:: The problem ::
In the listing below, tally the lines that hold "priority" and report that number by itself.

:: Record excerpts ::

BEGIN

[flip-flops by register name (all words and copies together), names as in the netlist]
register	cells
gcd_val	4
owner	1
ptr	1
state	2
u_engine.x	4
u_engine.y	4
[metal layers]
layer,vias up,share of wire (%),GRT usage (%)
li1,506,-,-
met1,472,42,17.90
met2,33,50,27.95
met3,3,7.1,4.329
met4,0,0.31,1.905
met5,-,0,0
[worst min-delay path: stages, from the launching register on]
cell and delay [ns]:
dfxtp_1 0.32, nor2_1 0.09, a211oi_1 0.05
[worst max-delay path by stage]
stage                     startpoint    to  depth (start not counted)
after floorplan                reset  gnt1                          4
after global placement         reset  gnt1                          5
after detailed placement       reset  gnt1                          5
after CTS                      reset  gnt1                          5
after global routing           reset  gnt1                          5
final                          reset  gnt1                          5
## src/rtl/exc_pipe_collector_pkg.sv

```systemverilog
// exc_pipe_collector_pkg: shared exception codes, access sizes and FSM states
package exc_pipe_collector_pkg;

    localparam int EXC_ADEL = 4;
    localparam int EXC_ADES = 5;
    localparam int EXC_OV   = 12;

    localparam logic [1:0] SZ_BYTE = 2'd0;
    localparam logic [1:0] SZ_HALF = 2'd1;
    localparam logic [1:0] SZ_WORD = 2'd2;
    localparam logic [1:0] SZ_RSVD = 2'd3;

    typedef enum logic {
        IDLE   = 1'b0,
        REPORT = 1'b1
    } state_t;

endpackage

```

## src/rtl/exc_pipe_collector_exc_prio_enc.sv

```systemverilog
// exc_prio_enc: merges upstream, local and address-error exceptions by fixed priority
module exc_prio_enc
    import exc_pipe_collector_pkg::*;
#(
    parameter int NUM_SRC = 2,
    parameter int CODE_W  = 5,
    parameter int ADDR_W  = 32
) (
    input  logic                      in_valid,
    input  logic                      pre_exc_get,
    input  logic [CODE_W-1:0]         pre_exc_code,
    input  logic [NUM_SRC-1:0]        src_get,
    input  logic [NUM_SRC*CODE_W-1:0] src_code,
    input  logic                      mem_is_load,
    input  logic                      mem_is_store,
    input  logic [1:0]                mem_size,
    input  logic [ADDR_W-1:0]         mem_addr,
    input  logic                      addr_ovf,
    output logic                      exc_get,
    output logic [CODE_W-1:0]         exc_code,
    output logic [ADDR_W-1:0]         badvaddr
);

    logic mis;
    logic ae;

    // Lowest-priority cause is applied first so higher-priority causes overwrite it;
    // the reserved size 3 falls into the word check through mem_size[1].
    always_comb begin
        mis      = (mem_size == SZ_HALF && mem_addr[0]) || (mem_size[1] && mem_addr[1:0] != 2'b00);
        ae       = (mem_is_load || mem_is_store) && (mis || addr_ovf);
        exc_get  = 1'b0;
        exc_code = '0;
        badvaddr = '0;
        if (ae) begin
            exc_get  = 1'b1;
            exc_code = mem_is_store ? CODE_W'(EXC_ADES) : CODE_W'(EXC_ADEL);
            badvaddr = mem_addr;
        end
        for (int i = NUM_SRC - 1; i >= 0; i--) begin
            if (src_get[i]) begin
                exc_get  = 1'b1;
                exc_code = src_code[i*CODE_W +: CODE_W];
                badvaddr = '0;
            end
        end
        if (pre_exc_get) begin
            exc_get  = 1'b1;
            exc_code = pre_exc_code;
            badvaddr = '0;
        end
        if (!in_valid) begin
            exc_get  = 1'b0;
            exc_code = '0;
            badvaddr = '0;
        end
    end

endmodule

```

## src/rtl/exc_pipe_collector.sv

```systemverilog
// exc_pipe_collector: exception-merging pipeline stage that reports to CP0 via req/ack
module exc_pipe_collector
    import exc_pipe_collector_pkg::*;
#(
    parameter int NUM_SRC = 2,
    parameter int CODE_W  = 5,
    parameter int ADDR_W  = 32,
    parameter int CNT_W   = 8
) (
    input  logic                      clk,
    input  logic                      reset,
    input  logic                      stall,
    input  logic                      flush,
    input  logic                      in_valid,
    input  logic [ADDR_W-1:0]         in_pc,
    input  logic                      in_bd,
    input  logic                      pre_exc_get,
    input  logic [CODE_W-1:0]         pre_exc_code,
    input  logic [NUM_SRC-1:0]        src_get,
    input  logic [NUM_SRC*CODE_W-1:0] src_code,
    input  logic                      mem_is_load,
    input  logic                      mem_is_store,
    input  logic [1:0]                mem_size,
    input  logic [ADDR_W-1:0]         mem_addr,
    input  logic                      addr_ovf,
    output logic                      out_valid,
    output logic                      out_exc_get,
    output logic [CODE_W-1:0]         out_exc_code,
    output logic [ADDR_W-1:0]         out_pc,
    output logic                      out_bd,
    output logic [ADDR_W-1:0]         out_badvaddr,
    output logic                      exc_req,
    input  logic                      exc_ack,
    output logic                      hold_req,
    output logic [CNT_W-1:0]          exc_count
);

    logic              m_get;
    logic [CODE_W-1:0] m_code;
    logic [ADDR_W-1:0] m_badv;

    state_t            state_q, state_d;
    logic              valid_q, valid_d;
    logic              get_q, get_d;
    logic [CODE_W-1:0] code_q, code_d;
    logic [ADDR_W-1:0] pc_q, pc_d;
    logic              bd_q, bd_d;
    logic [ADDR_W-1:0] badv_q, badv_d;
    logic [CNT_W-1:0]  cnt_q, cnt_d;
    logic              pending;

    exc_prio_enc #(.NUM_SRC(NUM_SRC), .CODE_W(CODE_W), .ADDR_W(ADDR_W)) u_enc (
        .in_valid    (in_valid),
        .pre_exc_get (pre_exc_get),
        .pre_exc_code(pre_exc_code),
        .src_get     (src_get),
        .src_code    (src_code),
        .mem_is_load (mem_is_load),
        .mem_is_store(mem_is_store),
        .mem_size    (mem_size),
        .mem_addr    (mem_addr),
        .addr_ovf    (addr_ovf),
        .exc_get     (m_get),
        .exc_code    (m_code),
        .badvaddr    (m_badv)
    );

    // Next-state logic: an excepting slot stays in place until CP0 consumes it,
    // and the ack edge replaces it with a bubble and bumps the saturating counter.
    always_comb begin
        state_d = state_q;
        valid_d = valid_q;
        get_d   = get_q;
        code_d  = code_q;
        pc_d    = pc_q;
        bd_d    = bd_q;
        badv_d  = badv_q;
        cnt_d   = cnt_q;
        pending = valid_q && get_q;
        if (state_q == REPORT) begin
            if (exc_ack) begin
                state_d = IDLE;
                valid_d = 1'b0;
                get_d   = 1'b0;
                code_d  = '0;
                pc_d    = '0;
                bd_d    = 1'b0;
                badv_d  = '0;
                cnt_d   = (cnt_q == '1) ? cnt_q : cnt_q + CNT_W'(1);
            end
        end else if (pending) begin
            state_d = REPORT;
        end else if (flush) begin
            valid_d = 1'b0;
            get_d   = 1'b0;
            code_d  = '0;
            pc_d    = '0;
            bd_d    = 1'b0;
            badv_d  = '0;
        end else if (!stall) begin
            valid_d = in_valid;
            get_d   = m_get;
            code_d  = m_code;
            pc_d    = in_pc;
            bd_d    = in_bd;
            badv_d  = m_badv;
        end
    end

    // State register with synchronous reset; reset drops any report in flight.
    always_ff @(posedge clk) begin
        if (reset) begin
            state_q <= IDLE;
            valid_q <= 1'b0;
            get_q   <= 1'b0;
            code_q  <= '0;
            pc_q    <= '0;
            bd_q    <= 1'b0;
            badv_q  <= '0;
            cnt_q   <= '0;
        end else begin
            state_q <= state_d;
            valid_q <= valid_d;
            get_q   <= get_d;
            code_q  <= code_d;
            pc_q    <= pc_d;
            bd_q    <= bd_d;
            badv_q  <= badv_d;
            cnt_q   <= cnt_d;
        end
    end

    assign out_valid    = valid_q;
    assign out_exc_get  = get_q;
    assign out_exc_code = code_q;
    assign out_pc       = pc_q;
    assign out_bd       = bd_q;
    assign out_badvaddr = badv_q;
    assign exc_req      = (state_q == REPORT);
    assign hold_req     = (state_q == REPORT);
    assign exc_count    = cnt_q;

endmodule

```

## config.mk

```make
export PLATFORM = sky130hd
export DESIGN_NAME = exc_pipe_collector
export DESIGN_NICKNAME = d
export VERILOG_FILES = /design/src/rtl/exc_pipe_collector_pkg.sv /design/src/rtl/exc_pipe_collector_exc_prio_enc.sv /design/src/rtl/exc_pipe_collector.sv
export SDC_FILE = /design/constraint.sdc
export NUM_CORES = 1
export LEC_CHECK = 0
export BUFFER_PORTS_ARGS = -buffer_cell sky130_fd_sc_hd__buf_2
export CORE_ASPECT_RATIO = 1.2
export CORE_MARGIN = 10
export CORE_UTILIZATION = 45
export DETAILED_ROUTE_END_ITERATION = 10
export GPL_TIMING_DRIVEN = 0
export PLACE_DENSITY = 0.82
export SLEW_MARGIN = 30
export SYNTH_ARGS = -nofsm -noshare
export SYNTH_HDL_FRONTEND = slang
export SYNTH_SLANG_ARGS = --single-unit
```

## constraint.sdc

```tcl
create_clock -name clk -period 3.6 [get_ports clk]
set_input_delay 1.08 -clock clk [delete_from_list [all_inputs] [get_ports clk]]
set_output_delay 1.08 -clock clk [all_outputs]
set_load 0.1 [all_outputs]
```

======== Yosys cells after proc, flatten, opt, wreduce, memory -nomap -nowiden ========
Index checks and enable logic that the tools add are counted.
storage, ports and cells
  bits of input ports ..................... 94
  output and inout bits ................... 82
  logic and storage cells ................. 71
  flip-flop bits (word level) ............. 81
cells by class
  eq/ne operators ......................... 5
  reductions and logical operators ........ 10
  $add $sub $neg .......................... 1
  bitwise operators ....................... 1
  multiplexer cells ....................... 46
operators with widths
  kind                   count
  $mux W32               14
  $mux W5                10
  $mux W1                22
  $add A8 B1 Y8 const B  1
  $eq A8 B8 Y1 const B   1
  $reduce_and A3 Y1      2
  $logic_and A1 B1 Y1    4
  $ne A2 B2 Y1 const B   2
  $logic_or A1 B1 Y1     3
  $ne A3 B1 Y1 const B   1
  $eq A2 B1 Y1 const B   1
  $reduce_bool A2 Y1     1
  $not A1 Y1             1

======== Longest topological paths before layout ========
Gate-level depths: netlist of the first run.
  depth in word-level cells ............... 14
  gate-level depth with buffers ........... 7
  gate-level depth less buffers ........... 5

======== Hierarchy ========
A second synthesis of the first run with hierarchy kept.
unflattened totals
  cell total of the unflattened synthesis .. 474
  area total of the unflattened synthesis .. 3647.2 um^2
by module, submodules not included
  module              cells an instance  area an instance (um^2)  times used
  exc_pipe_collector  372                3026.7                   1
  exc_prio_enc        102                620.6                    1

======== Worst setup path before layout of the first run ========
OpenSTA, ideal clock, no wires.
  kind .................................... register -> output
  from .................................... reg state_q (netlist: exc_req)
  to ...................................... out hold_req
  buffers on the path ..................... 1
  stages on the path, launching flop included .. 2
  path slack .............................. 1.046 ns
  data arrival time ....................... 1.474 ns
  cells stage by stage .................... dfxtp_1 > buf_4
RTL lines
  element                   RTL line                   RTL
  start: declaration        exc_pipe_collector.sv:42   state_t state_q, state_d;
  start signal: assignment  exc_pipe_collector.sv:122  state_q <= state_d;
  end: declaration          exc_pipe_collector.sv:34   output logic hold_req,
No word-level cell between the ends.

======== Final worst setup path of the first run ========
  from .................................... reg state_q (netlist: exc_req)
  to ...................................... out hold_req
No word-level cell between the ends.

==> results of run 1 <==
==> cell type report <==
class | count | area, µm²
repair buffers | 174 | 871
inverters | 4 | 15.0
well taps | 85 | 106
fillers | 548 | 2290
multi-input cells | 212 | 1280
clock buffers | 12 | 145
flip-flops and latches | 81 | 1620
plain buffers | 26 | 161
clock inverters | 4 | 28.8
==> sequential cells by signal, indices dropped and copies added (netlist names) <==
register	flops
out_badvaddr	32
out_exc_get	1
exc_req	1
out_pc	32
out_exc_code	5
out_valid	1
exc_count	8
out_bd	1
==> worst max-delay path by stage <==
stage | start | end | slack, ns | cells past startpoint
detailed placement | mem_addr[0] | out_badvaddr[28]$_SDFFE_PP0P_ | 1.15 | 5
global route | exc_req$_SDFF_PP0_ | hold_req | 1.03 | 2
finish | exc_req$_SDFF_PP0_ | hold_req | 1.09 | 2
global placement | flush | out_badvaddr[26]$_SDFFE_PP0P_ | 1.19 | 6
floorplan | exc_req$_SDFF_PP0_ | hold_req | 1.05 | 1
CTS | exc_req$_SDFF_PP0_ | hold_req | 1.05 | 2
==> through the flow <==
step                hold slack, ns  total power [mW]  std cells  util, %
global route                 0.466              1.89        598     64.8
detailed placement           0.442              1.26        582     62.2
floorplan                    0.879              1.16        323        -
finish                       0.451              1.82        598     64.8
global placement             0.437              1.25        582     62.2
CTS                          0.452              1.83        598     64.8
==> report_power, final <==
group	switching, mW	leakage (nW)	internal [mW]	total (mW)
sequential	0.0101	0.657	0.915	0.925
combinational	0.228	1.34	0.0810	0.309
clock	0.313	0.0826	0.270	0.583
==> logic make-up (layout without fill, tap and decap cells) <==
group,Yosys count,count (layout)
AO/OA/AOI/OAI,93,93
XOR/XNOR,3,3
adder cells (fa/ha/maj),1,1
buffers and inverters,30,220
flip-flops,81,81
multiplexers,4,4
AND/OR/NAND/NOR,111,111
==> layer usage <==
metal | GRT usage [%] | vias up
met3 | 8.53 | 19
li1 | - | 1529
met2 | 26.9 | 159
met4 | 7.16 | 0
met5 | 0 | -
met1 | 18.1 | 1362
==> synth_stat cells <==
master / number / area (µm²)
a211o_1: 2 / 17.5
a211oi_1: 1 / 7.51
a21o_1: 1 / 7.51
a21oi_1: 38 / 190
a221oi_1: 2 / 17.5
a22o_1: 32 / 280
a22oi_1: 2 / 15.0
a32o_1: 4 / 40.0
and2_1: 4 / 25.0
and3_1: 3 / 18.8
and3b_1: 1 / 8.76
buf_1: 3 / 11.3
buf_2: 3 / 15.0
buf_4: 10 / 75.1
buf_6: 3 / 33.8
clkbuf_1: 7 / 26.3
clkinv_1: 1 / 3.75
dfxtp_1: 81 / 1620
ha_1: 1 / 12.5
inv_1: 3 / 11.3
mux2_2: 1 / 11.3
mux2i_1: 3 / 30.0
nand2_1: 44 / 165
nand2b_1: 2 / 12.5
nand3_1: 34 / 170
nand4_1: 4 / 25.0
nand4b_2: 1 / 15.0
nor2_1: 11 / 41.3
nor2_4: 1 / 11.3
nor2_8: 1 / 20.0
nor2b_1: 1 / 6.26
nor3_1: 3 / 15.0
nor4_4: 1 / 21.3
o211a_1: 1 / 10.0
o211ai_1: 2 / 15.0
o21ai_0: 5 / 25.0
o21ai_1: 1 / 5.00
o2bb2ai_1: 1 / 8.76
o31ai_1: 1 / 7.51
xor2_1: 3 / 26.3
==> worst max-delay path: cells and delay by family, from the launching register on <==
family                 cells  cell delay, ns
buffers and inverters      2            0.57
DFF                        1            0.52
==> out/metrics.cfg, run 1 <==
[run_status]
status=finished, final reports clean

[detailed_routing]
ant_nets=0
vias_per_cell=5.13
top_layer_used=met4
avgRoutedWirePerCell_um=15.8
drtPass1Iterations=5
vias=3069
drt-total-wl_um=9440
drt-met1-wl_um=3620
dr.first_iter.drc_count=105
drc=0
route.met2.wl_um=4330
met3_length_um=1290

[final_layout]
final_common_cell=buf_2
final_area_mm2=0.00423
drive_above_1_share_pct=40.7
layout_common_cells=177 x buf_2, 81 x dfxtp_1, 44 x nand2_1
area_growth_pct=37.4
antenna_cells=0
fin_nets=603

[cts]
post_cts_buffers=0
cts_made_buffers=9
root_buffer=clkbuf_8
cts_tree=done
cts_sinks=81
postCtsHoldBufs=0
insertion_delay_ns=0.34
clockBufferDepth=2
cts-htree-levels=3
ctsResizeCount=0
cts.clk_slew.worst_paths_ns=0.08

[synthesis]
yosysWarningCount=0
synth_nets=418
yosysUniqueCellTypes=40
muxShareOfSynthArea_pct=1.34
syn-cell-area_mm2=0.00308
synth_compound_area_share_pct=21.0
ys_seq_area_share_pct=52.6
synthXorXnorAreaFrac_pct=0.853
synth_top_family_by_area=compound AO/OA/AOI/OAI gates
syn_inst=323
synth_fa_ha_area_share_pct=0.406
syn_avg_cell_area_um2=9.54
ys_seq_elements=81
yosys.area_share.simple_pct=18.0

[die]
core_mm2=0.00653
die_h_um=111
io_pins=176
rows=32
start_util_pct=47.2
die_x_um=95.5
die-area_mm2=0.0106

[setup_path]
end_kind=primary output
cp_cell_sequence=buf_4 > buf_2
r2r.worst_path.cells=7
cp_data_arrival_time_ns=1.43
worst_setup_path_start_kind=register
critPathMaxFanout=6
crit_type=register to primary output
crit_slowest_cell=dfxtp_1
cp_slowest_stage_delay_ns=0.52
timing.rr.end=out_badvaddr[0]$_SDFFE_PP0P_
r2r_slack_ns=1.91
worstPathRequired_ns=2.52
r2r_start=exc_req$_SDFF_PP0_

[sta]
setup_slack_ns=1.09
clock.fmax_ghz=0.398
rsz0062_at_grt=false
setup_viol=0
max_slew.worst_pin.slew_ns=0.658
slew_viol_final=0
relSlewSlack_pct=56.1
post-route-period-util_pct=69.7
fin_skew_ns=0.00874
fin_setup_tns_ns=0
finalCriticalPeriod_ns=2.51
hold_viol=0

[power]
p_leak_nw=2.08
ir_drop_uv=204
p_per_area_mw_per_mm2=429

[placement]
port_buffers=174
hpwl_um=7720
placed_cell_area_mm2=0.00406
preCtsSetupSlack_ns=1.15
gp_congestion=0.860

[grt]
grt_max_degree=14
grt_first_pass_wirelength_um=14600
grt_overflow=0
antenna_found_initial=0
grt_usage_pct=16.8
grt_pass1_vias=3129

[min_path]
holdPathStages=2
hp-start=out_pc[16]$_SDFFE_PP0P_
hp-class=register to register
whs_endpoint=out_pc[16]$_SDFFE_PP0P_

[flow_run]
maxCapViolCount=0

No activity file was read; power rests on OpenSTA's default activity.
==> run 2, diff against run 1 <==
--- a/config.mk
+++ b/config.mk
@@ -8,10 +8,10 @@
 export BUFFER_PORTS_ARGS = -buffer_cell sky130_fd_sc_hd__buf_2
 export CORE_ASPECT_RATIO = 1.2
 export CORE_MARGIN = 10
-export CORE_UTILIZATION = 45
+export CORE_UTILIZATION = 39
 export DETAILED_ROUTE_END_ITERATION = 10
 export GPL_TIMING_DRIVEN = 0
-export PLACE_DENSITY = 0.82
+export PLACE_DENSITY = 0.75
 export SLEW_MARGIN = 30
 export SYNTH_ARGS = -nofsm -noshare
 export SYNTH_HDL_FRONTEND = slang
==> constraint.sdc (replaced) <==
create_clock -name clk -period 2.2 [get_ports clk]
set_input_delay 0.66 -clock clk [delete_from_list [all_inputs] [get_ports clk]]
set_output_delay 0.66 -clock clk [all_outputs]
set_load 0.1 [all_outputs]
==> out/metrics.cfg, run 2 (synthesis gave the netlist of run 1 again) <==
[flow_run]
maxCapViolCount=0  ; unchanged

[sta]
slew_viol_final=0  ; unchanged
fin_skew_ns=0.00791  ; was 0.00874 ns
hold_viol=0  ; unchanged
fin_setup_tns_ns=0  ; unchanged
setup_viol=0  ; unchanged
post-route-period-util_pct=95.1
clock.fmax_ghz=0.478
max_slew.worst_pin.slew_ns=0.670  ; was 0.658 ns
relSlewSlack_pct=54.9  ; was 56.1%
rsz0062_at_grt=false  ; unchanged
finalCriticalPeriod_ns=2.09
fin_hold_ws_ns=0.451  ; about the same

[power]
combPwrFrac_pct=16.1  ; was 17.0%
p_int_mw=2.22  ; was 1.27 mW
switching_share_pct=29.2  ; was 30.3%
clockPowerShare_pct=35.7  ; was 32.1%
p_per_area_mw_per_mm2=733  ; was 429 mW/mm²
switchingPower_mw=0.916  ; was 0.551 mW
p_seq_share_pct=48.2  ; was 50.9%
p_leak_nw=2.10  ; was 2.08 nW
ir_drop_uv=408  ; was 204 µV

[cts]
cts.clk_slew.worst_paths_ns=0.08  ; about the same
ctsResizeCount=0  ; unchanged
clockBufferDepth=2  ; unchanged
cts_made_buffers=9  ; unchanged
post_cts_buffers=0  ; unchanged
cts_tree=done  ; unchanged
root_buffer=clkbuf_8  ; unchanged
postCtsHoldBufs=0  ; unchanged
cts-htree-levels=3  ; unchanged
cts_sinks=81  ; unchanged
insertion_delay_ns=0.34  ; about the same

[placement]
port_buffers=174  ; unchanged
gp_congestion=0.804  ; was 0.860
placed_cell_area_mm2=0.00407  ; was 0.00406 mm²
hpwl_um=7740  ; was 7720 µm

[setup_path]
r2r_start=exc_req$_SDFF_PP0_  ; unchanged
worst_setup_path_start_kind=register  ; unchanged
crit_type=register to primary output  ; unchanged
critPathMaxFanout=6  ; unchanged
cp_data_arrival_time_ns=1.43  ; about the same
end_kind=primary output  ; unchanged
crit_start=exc_req$_SDFF_PP0_  ; unchanged
worstPathRequired_ns=1.54  ; was 2.52 ns

[grt]
grt_overflow=0  ; unchanged
antenna_found_initial=0  ; unchanged
grt_pass1_vias=3163  ; was 3129
grt_max_degree=15  ; was 14
grt_first_pass_wirelength_um=15400  ; was 14600 µm
grt_usage_pct=15.5  ; was 16.8%

[final_layout]
drive_above_1_share_pct=41.1  ; was 40.7%
layout_common_cells=177 x buf_2, 81 x dfxtp_1, 44 x nand2_1  ; unchanged
final_area_mm2=0.00428  ; was 0.00423 mm²
area_growth_pct=38.9  ; was 37.4%
final_common_cell=buf_2  ; unchanged
antenna_cells=0  ; unchanged
fin_nets=603  ; unchanged

[die]
die_x_um=101  ; was 95.5 µm
start_util_pct=40.0  ; was 47.2%
rows=35  ; was 32
core_mm2=0.00771  ; was 0.00653 mm²
io_pins=176  ; unchanged
die_h_um=117  ; was 111 µm
die-area_mm2=0.0119  ; was 0.0106 mm²

[detailed_routing]
ant_nets=0  ; unchanged
avgRoutedWirePerCell_um=15.7  ; was 15.8 µm
vias_per_cell=4.99  ; was 5.13
drc=0  ; unchanged
dr.first_iter.drc_count=64  ; was 105
drt-total-wl_um=9480  ; was 9440 µm
drtPass1Iterations=4  ; was 5
vias=3016  ; was 3069

[run_status]
status=finished, final reports clean  ; unchanged

[min_path]
hp-class=register to register  ; unchanged
hp-start=out_pc[12]$_SDFFE_PP0P_  ; was out_pc[16]$_SDFFE_PP0P_

[run 2: cell count changes in the layout (fill, tap and decap cells not counted), sizes merged]
cell      delta
inv          +1
clkbuf       -1
clkinv       +1
clkinvlp     -2
bufinv       +1
[run 2: path summary, 6_finish.rpt]
path         slack (ns)  cells past startpoint                           end
min                0.45                      2       out_pc[12]$_SDFFE_PP0P_
min reg2reg        0.45                      2       out_pc[12]$_SDFFE_PP0P_
max                0.11                      2                      hold_req
max reg2reg        0.43                      5  out_badvaddr[1]$_SDFFE_PP0P_
[run 2: per-stage QoR]
| step | setup slack, ns | utilization (%) | instances | power [mW] |
|---|---|---|---|---|
| 6_report | 0.108 | 55.5 | 605 | 3.14 |
| 5_1_grt | 0.0401 | 55.5 | 605 | 3.28 |
| 4_1_cts | 0.0785 | 55.5 | 605 | 3.17 |
| 3_5_place_dp | 0.0960 | 52.8 | 589 | 2.06 |
| 3_3_place_gp | 0.107 | 52.8 | 589 | 2.05 |
| 2_1_floorplan | 0.0241 | - | 323 | 1.90 |
[run 2: critical path, cell delays in order, from the launching register on]
cell and delay, ns:
dfxtp_1 0.51, buf_4 0.17, buf_2 0.41
[run 2: per-layer routing]
metal  vias to the layer above  GRT usage (%)  share of wire (%)
met5                         -              0                  0
li1                       1526              -                  -
met4                         0           5.24                1.2
met2                       133           24.7                 47
met3                        11           7.93                 13
met1                      1346           17.0                 39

END

:: The completed task ::
2